I would not recommend medicine as a career for anyone at this point. Not surprisingly, when I look around, the offspring of our double-doctor-couple-friends have been going into computer science, business/MBA, food/restaurant industry, deep sea diving instructor and engineering. No future doctor in sight.

i forget
i forget
December 7, 2022 6:49 pm

Pandemic ptsd. Shameless, not to mention murderous, these “healthcare” “professionals.” Always. Not just now or lately.

Cartels, all of them, exist to “prove” “competition is for losers.”

Which is to say uncompetitive losers don’t want to compete but do want the biggest, fattest, slices they can get despite not earning them … every … single … day.

Cartels are not competitive, the people in them are not competitive. They are convenience-seeking. They are rent-seeking. They are parasites.

“You can only get it (fill in the blank) through us” :: mobsters, gangsters, criminals. The absolute worst of these are always hiding behind color of law, mere legality, the “rules-based order.”

And now the parasites that created them are un-creating them. There’s gonna be heartache tonight, but not by Glenn Frey, whose “healthcare” did not carry the day, as usual ~ & not by me, either.

Cartels are shit. So are their denizens.

Anthony Aaron
Anthony Aaron
December 7, 2022 7:33 pm

Strangely, there’s no mention of the doctors and nurses and other medical staff that either quit or were fired for either not taking the jabs or for ‘coloring outside the lines’ permitted by BigPharma/BigMedicine … i.e., they were advocating for proper treatment of their patients who had the FauciFlu, and that was forbidden.

Right from the very beginning (I’m talking very early Spring, 2020, hospital chains were censoring their medical staffs and what they were permitted to say, think or do about treatment options for their FauciFlu patients … 

Crawfisher
Crawfisher
December 7, 2022 7:47 pm

Other than repairing broken bones and basic repair type surgeries, I can no longer trust anyone in the medical profession. Hell, my daughter works in a very large hospital, it is evident she drank the covid coolaid.

Guest
Guest
December 7, 2022 8:23 pm

I noticed around 2014 or so our hospital only had very young nurses. No boomers there. I thought they probably got forced out because’they were making too much’.

boron
boron
December 7, 2022 10:29 pm

Anyone ever consider that this is all part of the Obozo plan to demean physicians down to the level of cartage workers and replace the truly dedicated with partially educated, uncaring people who believe that medical care personnel should be government workers like the DMV.

i forget
i forget
  boron
December 8, 2022 10:16 am

Dunno about that.

Do know that rent-seekers are pre-demeaned.

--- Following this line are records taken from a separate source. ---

===== src/rtl/fp_round.sv =====
// Final rounding stage: turns a normalised {frac, G, R, S} word and exponent into
// the packed fraction/exponent. FP_ROUND_RNE_EN selects round-to-nearest-even, else truncate.
module fp_round
  import fp_pkg::*;
#(
  parameter int EXP_W = 8,
  parameter int MAN_W = 7
) (
  input  logic [MAN_W+2:0] frac_grs_i,
  input  logic [EXP_W:0]   exp_i,
  output logic [MAN_W-1:0] frac_o,
  output logic [EXP_W-1:0] exp_o,
  output logic             inexact_o,
  output logic             overflow_o
);

  localparam int unsigned EXP_MAX = fp_exp_ones(EXP_W);

  logic [MAN_W:0] frac_ext;
  logic [EXP_W:0] exp_r;
  logic           round_up;

  always_comb begin
    round_up = 1'b0;
`ifdef FP_ROUND_RNE_EN
    round_up = frac_grs_i[2] & (frac_grs_i[1] | frac_grs_i[0] | frac_grs_i[3]);
`endif
    // A carry out of the fraction means 1.111..1 rounded to 10.000..0: bump the exponent.
    frac_ext   = {1'b0, frac_grs_i[MAN_W+2:3]} + {{MAN_W{1'b0}}, round_up};
    exp_r      = exp_i + {{EXP_W{1'b0}}, frac_ext[MAN_W]};
    overflow_o = 32'(exp_r) >= EXP_MAX;
    inexact_o  = (|frac_grs_i[2:0]) | overflow_o;
    frac_o     = overflow_o ? '0 : frac_ext[MAN_W-1:0];
    exp_o      = overflow_o ? {EXP_W{1'b1}} : exp_r[EXP_W-1:0];
  end

endmodule


===== src/rtl/fp_addsub_seq.sv =====
// Multi-cycle parametrised floating-point adder/subtractor (bfloat16 by default).
// Rounding: round-to-nearest-even when FP_ROUND_RNE_EN is defined, truncation otherwise.
module fp_addsub_seq
  import fp_pkg::*;
#(
  parameter  int EXP_W = 8,
  parameter  int MAN_W = 7,
  localparam int W     = 1 + EXP_W + MAN_W
) (
  input  logic         clock,
  input  logic         nreset,
  input  logic         in_valid,
  output logic         in_ready,
  input  logic [W-1:0] a,
  input  logic [W-1:0] b,
  input  logic         sub,
  output logic         out_valid,
  input  logic         out_ready,
  output logic [W-1:0] sum,
  output logic [3:0]   flags,
  output fp_state_e    dbg_state_o
);

  // Handshake: a transfer happens on a rising clock edge where valid and ready are both
  // high. in_ready is high only in IDLE, out_valid only in HOLD; sum/flags hold until taken.

  // Working mantissa layout: {carry, hidden, frac[MAN_W-1:0], G, R, S}.
  localparam int M = MAN_W + 5;
  localparam logic [EXP_W:0] E_ONE = {{EXP_W{1'b0}}, 1'b1};

  fp_state_e      state_q;
  logic           in_ready_q, out_valid_q;
  logic [W-1:0]   sum_q;
  fp_flags_t      flags_q;
  logic [EXP_W:0] ea_q, eb_q, e_q;
  logic [M-1:0]   ma_q, mb_q, m_q;
  logic           sa_q, sb_q, s_q;

  logic [EXP_W-1:0] a_exp, b_exp;
  logic             a_zero, b_zero, b_sign;
  logic             a_gt;
  logic [EXP_W:0]   diff;
  logic             collapse;

  logic [MAN_W-1:0] rnd_frac;
  logic [EXP_W-1:0] rnd_exp;
  logic             rnd_inexact, rnd_ovf;

  function automatic logic [M-1:0] shr1(input logic [M-1:0] m);
    return {1'b0, m[M-1:2], m[1] | m[0]};
  endfunction

  assign a_exp  = a[W-2:MAN_W];
  assign b_exp  = b[W-2:MAN_W];
  assign a_zero = (a_exp == '0);
  assign b_zero = (b_exp == '0);
  assign b_sign = b[W-1] ^ sub;

  assign a_gt     = ea_q > eb_q;
  assign diff     = a_gt ? (ea_q - eb_q) : (eb_q - ea_q);
  assign collapse = 32'(diff) > MAN_W + 3;

  fp_round #(.EXP_W(EXP_W), .MAN_W(MAN_W)) u_round (
    .frac_grs_i (m_q[MAN_W+2:0]),
    .exp_i      (e_q),
    .frac_o     (rnd_frac),
    .exp_o      (rnd_exp),
    .inexact_o  (rnd_inexact),
    .overflow_o (rnd_ovf)
  );

  always_ff @(posedge clock or negedge nreset) begin
    if (!nreset) begin
      state_q     <= ST_IDLE;
      in_ready_q  <= 1'b1;
      out_valid_q <= 1'b0;
      sum_q       <= '0;
      flags_q     <= '0;
      ea_q        <= '0;
      eb_q        <= '0;
      e_q         <= '0;
      ma_q        <= '0;
      mb_q        <= '0;
      m_q         <= '0;
      sa_q        <= 1'b0;
      sb_q        <= 1'b0;
      s_q         <= 1'b0;
    end else begin
      case (state_q)
        ST_IDLE: begin
          if (in_valid) begin
            in_ready_q <= 1'b0;
            ea_q       <= {1'b0, a_exp};
            eb_q       <= {1'b0, b_exp};
            ma_q       <= {2'b01, a[MAN_W-1:0], 3'b000};
            mb_q       <= {2'b01, b[MAN_W-1:0], 3'b000};
            sa_q       <= a[W-1];
            sb_q       <= b_sign;
            if (a_zero | b_zero) begin
              // Zero exponent means zero (denormals flushed): pass the other operand through.
              state_q     <= ST_HOLD;
              out_valid_q <= 1'b1;
              if (a_zero & b_zero) begin
                sum_q   <= {a[W-1] & b_sign, {(W-1){1'b0}}};
                flags_q <= '{overflow: 1'b0, underflow: 1'b0, inexact: 1'b0, zero: 1'b1};
              end else begin
                sum_q   <= a_zero ? {b_sign, b[W-2:0]} : a;
                flags_q <= '0;
              end
            end else begin
              state_q <= ST_ALIGN;
            end
          end
        end
        ST_ALIGN: begin
          if (ea_q == eb_q) begin
            state_q <= ST_ADD;
          end else if (a_gt) begin
            eb_q <= collapse ? ea_q : eb_q + E_ONE;
            mb_q <= collapse ? {{(M-1){1'b0}}, |mb_q} : shr1(mb_q);
          end else begin
            ea_q <= collapse ? eb_q : ea_q + E_ONE;
            ma_q <= collapse ? {{(M-1){1'b0}}, |ma_q} : shr1(ma_q);
          end
        end
        ST_ADD: begin
          e_q     <= ea_q;
          state_q <= ST_NORM;
          if (sa_q == sb_q) begin
            m_q <= ma_q + mb_q;
            s_q <= sa_q;
          end else if (ma_q == mb_q) begin
            state_q     <= ST_HOLD;
            out_valid_q <= 1'b1;
            sum_q       <= '0;
            flags_q     <= '{overflow: 1'b0, underflow: 1'b0, inexact: 1'b0, zero: 1'b1};
          end else if (ma_q > mb_q) begin
            m_q <= ma_q - mb_q;
            s_q <= sa_q;
          end else begin
            m_q <= mb_q - ma_q;
            s_q <= sb_q;
          end
        end
        ST_NORM: begin
          if (m_q[M-1]) begin
            m_q     <= shr1(m_q);
            e_q     <= e_q + E_ONE;
            state_q <= ST_ROUND;
          end else if (!m_q[M-2]) begin
            if (e_q == E_ONE) begin
              // The next left shift would take the exponent to 0: flush to signed zero.
              state_q     <= ST_HOLD;
              out_valid_q <= 1'b1;
              sum_q       <= {s_q, {(W-1){1'b0}}};
              flags_q     <= '{overflow: 1'b0, underflow: 1'b1, inexact: 1'b1, zero: 1'b0};
            end else begin
              m_q <= m_q << 1;
              e_q <= e_q - E_ONE;
            end
          end else begin
            state_q <= ST_ROUND;
          end
        end
        ST_ROUND: begin
          state_q     <= ST_HOLD;
          out_valid_q <= 1'b1;
          sum_q       <= {s_q, rnd_exp, rnd_frac};
          flags_q     <= '{overflow: rnd_ovf, underflow: 1'b0, inexact: rnd_inexact, zero: 1'b0};
        end
        ST_HOLD: begin
          if (out_ready) begin
            state_q     <= ST_IDLE;
            out_valid_q <= 1'b0;
            in_ready_q  <= 1'b1;
          end
        end
        default: begin
          state_q     <= ST_IDLE;
          out_valid_q <= 1'b0;
          in_ready_q  <= 1'b1;
        end
      endcase
    end
  end

  assign in_ready    = in_ready_q;
  assign out_valid   = out_valid_q;
  assign sum         = sum_q;
  assign flags       = flags_q;
  assign dbg_state_o = state_q;

endmodule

If your cartage worker isn’t also mobbed up, unionized, in a cartel, s/he’s superior to “docs” – & always has been.

ken31
ken31
  boron
December 8, 2022 11:28 am

Yes, I have considered that one of the objectives of Obmacare was to undermine the ability and/or willingness of healthcare workers to organize for their own interests and that of their patients.

i forget
i forget
  ken31
December 8, 2022 1:10 pm

Nobody with customer-centric, i.e. correct, interest-focus, has “patients.”

And them that do have patients have victims, not customers.

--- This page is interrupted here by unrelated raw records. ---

## src/rtl/watchdog_pkg.sv

```systemverilog
// Shared types and defaults for the watchdog calculation path.
// Holds the arbiter FSM encoding and the default timeout limits.
package watchdog_pkg;

   typedef enum logic [2:0] {
      S_IDLE,
      S_ISSUE,
      S_WAIT_BUSY,
      S_RUN,
      S_DONE
   } arb_state_t;

   localparam int CALC_START_TO = 16;
   localparam int CALC_RUN_TO   = 1024;
   localparam int CALC_TW       = 11;

   function automatic logic [1:0] port_onehot(input logic idx);
      return idx ? 2'b10 : 2'b01;
   endfunction

endpackage

```

## src/rtl/rr_arb2.sv

```systemverilog
// Two-way round-robin picker: prefers the port that was not served last.
// Purely combinational; the last pointer lives in the caller.
module rr_arb2 (
   input  logic [1:0] req,
   input  logic       last,
   output logic       idx,
   output logic       valid
);

   always_comb begin
      valid = |req;
      idx   = 1'b0;
      if (req[~last]) begin
         idx = ~last;
      end else if (req[last]) begin
         idx = last;
      end
   end

endmodule

```

## src/rtl/calc_arbiter.sv

```systemverilog
// Shares one calculation core between two requesters, round-robin,
// with start and run watchdogs around each job.
module calc_arbiter
   import watchdog_pkg::*;
#(
   parameter int START_TO = CALC_START_TO,
   parameter int RUN_TO   = CALC_RUN_TO,
   parameter int TW       = CALC_TW
) (
   input  logic        clk,
   input  logic        rst,
   input  logic [1:0]  req,
   input  logic [31:0] a0_p0,
   input  logic [31:0] a1_p0,
   input  logic [31:0] a0_p1,
   input  logic [31:0] a1_p1,
   output logic [1:0]  gnt,
   output logic [1:0]  done,
   output logic [31:0] result,
   output logic        err,
   output logic [31:0] core_a0,
   output logic [31:0] core_a1,
   output logic        start_calc,
   input  logic        core_busy,
   input  logic [31:0] core_result
);

   arb_state_t         state, state_nxt;
   logic [TW-1:0]      timer, timer_nxt;
   logic               owner, owner_nxt;
   logic               last, last_nxt;
   logic [1:0]         gnt_nxt, done_nxt;
   logic               start_nxt, err_nxt;
   logic signed [31:0] result_nxt, a0_nxt, a1_nxt;
   logic               pick_idx, pick_vld;

   rr_arb2 u_pick (
      .req   (req),
      .last  (last),
      .idx   (pick_idx),
      .valid (pick_vld)
   );

   // every output is a register; this process only computes next values
   always_comb begin
      state_nxt  = state;
      timer_nxt  = timer;
      owner_nxt  = owner;
      last_nxt   = last;
      gnt_nxt    = 2'b00;
      done_nxt   = 2'b00;
      start_nxt  = 1'b0;
      err_nxt    = err;
      result_nxt = result;
      a0_nxt     = core_a0;
      a1_nxt     = core_a1;
      case (state)
         S_IDLE: begin
            if (pick_vld) begin
               gnt_nxt   = port_onehot(pick_idx);
               owner_nxt = pick_idx;
               a0_nxt    = pick_idx ? a0_p1 : a0_p0;
               a1_nxt    = pick_idx ? a1_p1 : a1_p0;
               state_nxt = S_ISSUE;
            end
         end
         S_ISSUE: begin
            start_nxt = 1'b1;
            timer_nxt = '0;
            state_nxt = S_WAIT_BUSY;
         end
         S_WAIT_BUSY: begin
            if (core_busy) begin
               timer_nxt = '0;
               state_nxt = S_RUN;
            end else if (timer == TW'(START_TO - 1)) begin
               err_nxt    = 1'b1;
               result_nxt = '0;
               state_nxt  = S_DONE;
            end else begin
               timer_nxt = timer + 1'b1;
            end
         end
         S_RUN: begin
            if (!core_busy) begin
               result_nxt = core_result;
               err_nxt    = 1'b0;
               state_nxt  = S_DONE;
            end else if (timer == TW'(RUN_TO - 1)) begin
               err_nxt    = 1'b1;
               result_nxt = '0;
               state_nxt  = S_DONE;
            end else begin
               timer_nxt = timer + 1'b1;
            end
         end
         S_DONE: begin
            done_nxt  = port_onehot(owner);
            last_nxt  = owner;
            state_nxt = S_IDLE;
         end
         default: state_nxt = S_IDLE;
      endcase
   end

   // last resets to port 1 so that port 0 wins the first contention
   always_ff @(posedge clk) begin
      if (rst) begin
         state      <= S_IDLE;
         timer      <= '0;
         owner      <= 1'b0;
         last       <= 1'b1;
         gnt        <= 2'b00;
         done       <= 2'b00;
         start_calc <= 1'b0;
         err        <= 1'b0;
         result     <= '0;
         core_a0    <= '0;
         core_a1    <= '0;
      end else begin
         state      <= state_nxt;
         timer      <= timer_nxt;
         owner      <= owner_nxt;
         last       <= last_nxt;
         gnt        <= gnt_nxt;
         done       <= done_nxt;
         start_calc <= start_nxt;
         err        <= err_nxt;
         result     <= result_nxt;
         core_a0    <= a0_nxt;
         core_a1    <= a1_nxt;
      end
   end

endmodule

```

## config.mk

```make
export PLATFORM = sky130hd
export DESIGN_NAME = calc_arbiter
export DESIGN_NICKNAME = d
export VERILOG_FILES = /design/src/rtl/watchdog_pkg.sv /design/src/rtl/rr_arb2.sv /design/src/rtl/calc_arbiter.sv
export SDC_FILE = /design/constraint.sdc
export NUM_CORES = 1
export LEC_CHECK = 0
export ABC_AREA = 1
export CAP_MARGIN = 10
export CORE_MARGIN = 10
export CORE_UTILIZATION = 42
export CTS_CLUSTER_SIZE = 20
export DETAILED_ROUTE_END_ITERATION = 10
export PLACE_DENSITY = 0.95
export REMOVE_ABC_BUFFERS = 1
export SETUP_SLACK_MARGIN = 0.15
export SKIP_CTS_REPAIR_TIMING = 1
export SLEW_MARGIN = 20
export SYNTH_ARGS = -nofsm -noshare
export SYNTH_HDL_FRONTEND = slang
export SYNTH_HIERARCHICAL = 1
export SYNTH_SLANG_ARGS = --single-unit
```

## constraint.sdc

```tcl
create_clock -name clk -period 4.6 [get_ports clk]
set_input_delay 0.46 -clock clk [delete_from_list [all_inputs] [get_ports clk]]
set_output_delay 0.46 -clock clk [all_outputs]
set_load 0.02 [all_outputs]
```

==> summary.md <==
| Metric | Value |
|---|---|
| Drt initial violations | 463 |
| Tcrit/Tclk final | 0.5162 |
| Worst-Skew Late Latency | 420 ps |
| Status | complete, no violations |
| Gr ovfl total | 0 |
| Core area | between 10000 and 15000 um2 |
| Slew headroom | 0.2443 |
| NumNets Final | around 1100 |
| Detail Route Antenna Nets | 0 |
| Dpl hpwl | ~14000 um |
| FFs w/ async S/R, synth | 0 |
| Worst setup path category | reg2reg |
| Crit start category | flop |
| Fill count | between 800 and 900 |
| Chip Height | around 130 um |
| Die Wd | between 100 and 150 um |
| CTS tree | done |
| # setup viols final | 0 |
| Largest area contributor in the netlist | dfxtp_1 |
| Final hold vios | 0 |
| Max clock buf depth | 2 |
| Vias per inst | 5.055 |
| Distinct cell type count after synthesis | 30 |
| Via count | 5566 |
| Antenna diodes | 0 |
| Power density over the cells | 434.5 nW/um2 |
| Peak VDD IR | around 0.00034 V |
| Worst EP arrival | about 2700 ps |
| DRC Markers | 0 |
| Kind of end point of the critical path | flop |
| GR Util All Layers | 0.2225 |
| Worst endpoint required time | around 5000 ps |
| Clock sinks | 118 |
| Leak Pwr | between 0.003 and 0.004 uW |
| Num CTS Buffers | 17 |
| Placed cell areas | between 7000 and 8000 um2 |
| Delay of the slowest critical-path stage | roughly 610 ps |
| Fmax | between 400 and 500 MHz |
| Final Critical Period | between 2000 and 2500 ps |
| Largest net degree at the start of global routing | 66 |
| Drt pass-1 iters | 5 |
| Crit path max fanout | 36 |
| Worst path top cell family by delay | simple AND/OR/NAND/NOR gates |
| Sequential area share after synthesis | 0.4750 |
| Root Buffer | clkbuf_16 |
| Unrepaired setup endpoints after global routing | no |
| Hold_sp | owner |
| Initial antenna violation count | 0 |
| Io pins | around 270 |
| Worst path bufs/invs | 0 |
| #FFs+latches synth | roughly 120 |
| Setup TNS | 0 ps |
| I/O Buffers | 266 |
| Reg-to-reg critical path startpoint | timer[0] |
| Area Overhead vs Synth | 66.21% |
| Worst-path clk slew | 50 ps |
| WL final | 19440 um |
| Mean Syn Cell Area | 7.136 um2 |
| First-pass GRT wire length | between 20000 and 30000 um |
| WL per Instance | around 18 um |
| Mapped Cells | roughly 700 |
| Worst Hold Class | reg2reg |
| Vias in the first global route | approximately 5400 |
| Layout cell share with drive strength beyond 1 | 0.05532 |
| Post-synth top cells | nand2_1, dfxtp_1, nor2_1 |
| Gpl congestion | approximately 0.9 |
| CP cell instances | ha_1 > nand2_1 > nor2_2 > nand3_2 > nand3_4 > nand2_4 > nor2_4 > nor2_1 > nor2_1 |
| Worst path slowest cell | nor2_4 |
| Dominant synthesized flop cell | dfxtp_1 |
| Row count | 39 |
| Initial Util | 0.4319 |
| CP most frequent cell | nor2_1 |
| Max-cap viol count | 0 |
| Crit. Startpoint | timer[0] |
| Area fraction of the dominant cell type after synthesis | 0.4750 |
| Pins Over Slew Limit | 0 |
| Post-synth EDFFs | 0 |
| Finished Cell Area | around 8300 um2 |
| CTS H-tree depth | 4 |
| Setup Skew | between 9 and 10 ps |
| Die area | 16590 um2 |
| Pwr Total | 3592 uW |
| Count leader, synth | nand2_1 |
| Synth warnings | 6 |
| Worst-margin pin slew | approximately 1100 ps |
| Top post-synthesis cells by area | dfxtp_1, nand2_1, nor2_1 |
| Post-Syn Area | just under 5000 um2 |
[cells by family (layout without fill, tap and decap cells)]
group | after synthesis | after routing | share of synthesized area
AO/OA/AOI/OAI | 52 | 52 | 0.07069
XOR/XNOR | 1 | 1 | 0.001761
adder cells (fa/ha/maj) | 1 | 1 | 0.002515
buffers and inverters | 70 | 331 | 0.06340
flip-flops | 118 | 118 | 0.4750
AND/OR/NAND/NOR | 455 | 455 | 0.3867
[cells in the final DEF (no fill, tap or decap), drive strengths merged]
cell             n
buf              3
nor3             6
clkdlybuf4s50  266
nor2            88
o21ai            7
clkinv           7
a211oi           1
inv             29
bufinv           4
dfxtp          118
or2              1
nor3b            1
ha               1
nand2          274
a21oi           10
nand3           51
a22oi           33
nand4           34
xor2             1
o21a             1
clkbuf          22
[final cells by class]
class                      instances  area [um2]  share of cell area
multi-input combinational        509        2303              0.2786
clock inverter                    10       150.1             0.01816
inverter                          30       112.6             0.01362
clock buffer                      22       474.2             0.05736
timing repair buffer             269        2685              0.3248
sequential                       118        2362              0.2858
tap                              143       178.9             0.02164
[state kept, by name (all words and copies together) (netlist names)]
name and count:
core_a0 32, core_a1 32, done 2, err 1, gnt 2, last 1, owner 1, result 32
start_calc 1, state 3, timer 11
[final timing paths]
check | to | slack (ps) | depth (start not counted)
setup / recovery | result[16] | 2230 | 9
hold / removal | done[0] | 440 | 1
setup reg to reg | result[16] | 2230 | 9
hold reg to reg | done[0] | 440 | 1
[through the flow]
step	setup slack, ps	hold slack (ps)	util	std cells
6_report	2226	437.5	0.7178	1101
5_1_grt	1934	452.7	0.7178	1101
4_1_cts	2223	439.2	0.7178	1101
3_5_place_dp	1935	428.5	0.6636	1069
3_3_place_gp	1983	419.7	0.6632	1069
2_1_floorplan	2337	403.0	-	657
[metal layers]
| metal | up-vias | part of all wire | track usage |
|---|---|---|---|
| met1 | 2525 | 0.36 | 0.2308 |
| met2 | 243 | 0.54 | 0.4008 |
| met4 | 0 | 0.029 | 0.09900 |
| li1 | 2756 | - | - |
| met5 | - | 0 | 0 |
| met3 | 42 | 0.072 | 0.07433 |
[where the power goes]
group,leakage [uW],internal (uW),total [uW],switching (uW)
Clock,0.000313,943,1400,459
Sequential,0.000965,1160,1240,81.2
Combinational,0.00211,435,946,511
Total,0.00338,2540,3590,1050
No activity file was read; power rests on OpenSTA's default activity.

This precedes the obam junk. This precedes all here.

card802
card802
December 8, 2022 10:26 am

My doctor quit the corporate medical world and started his own practice two years ago during the covid craze. He could not treat his patients with medicine that actually worked so he walked away.

He’s a concierge doctor now, and practices wellness vs come to him when you’re sick. He gives out his cell number so you can call him whenever, I text him blood pressure readings I take at home and other communications.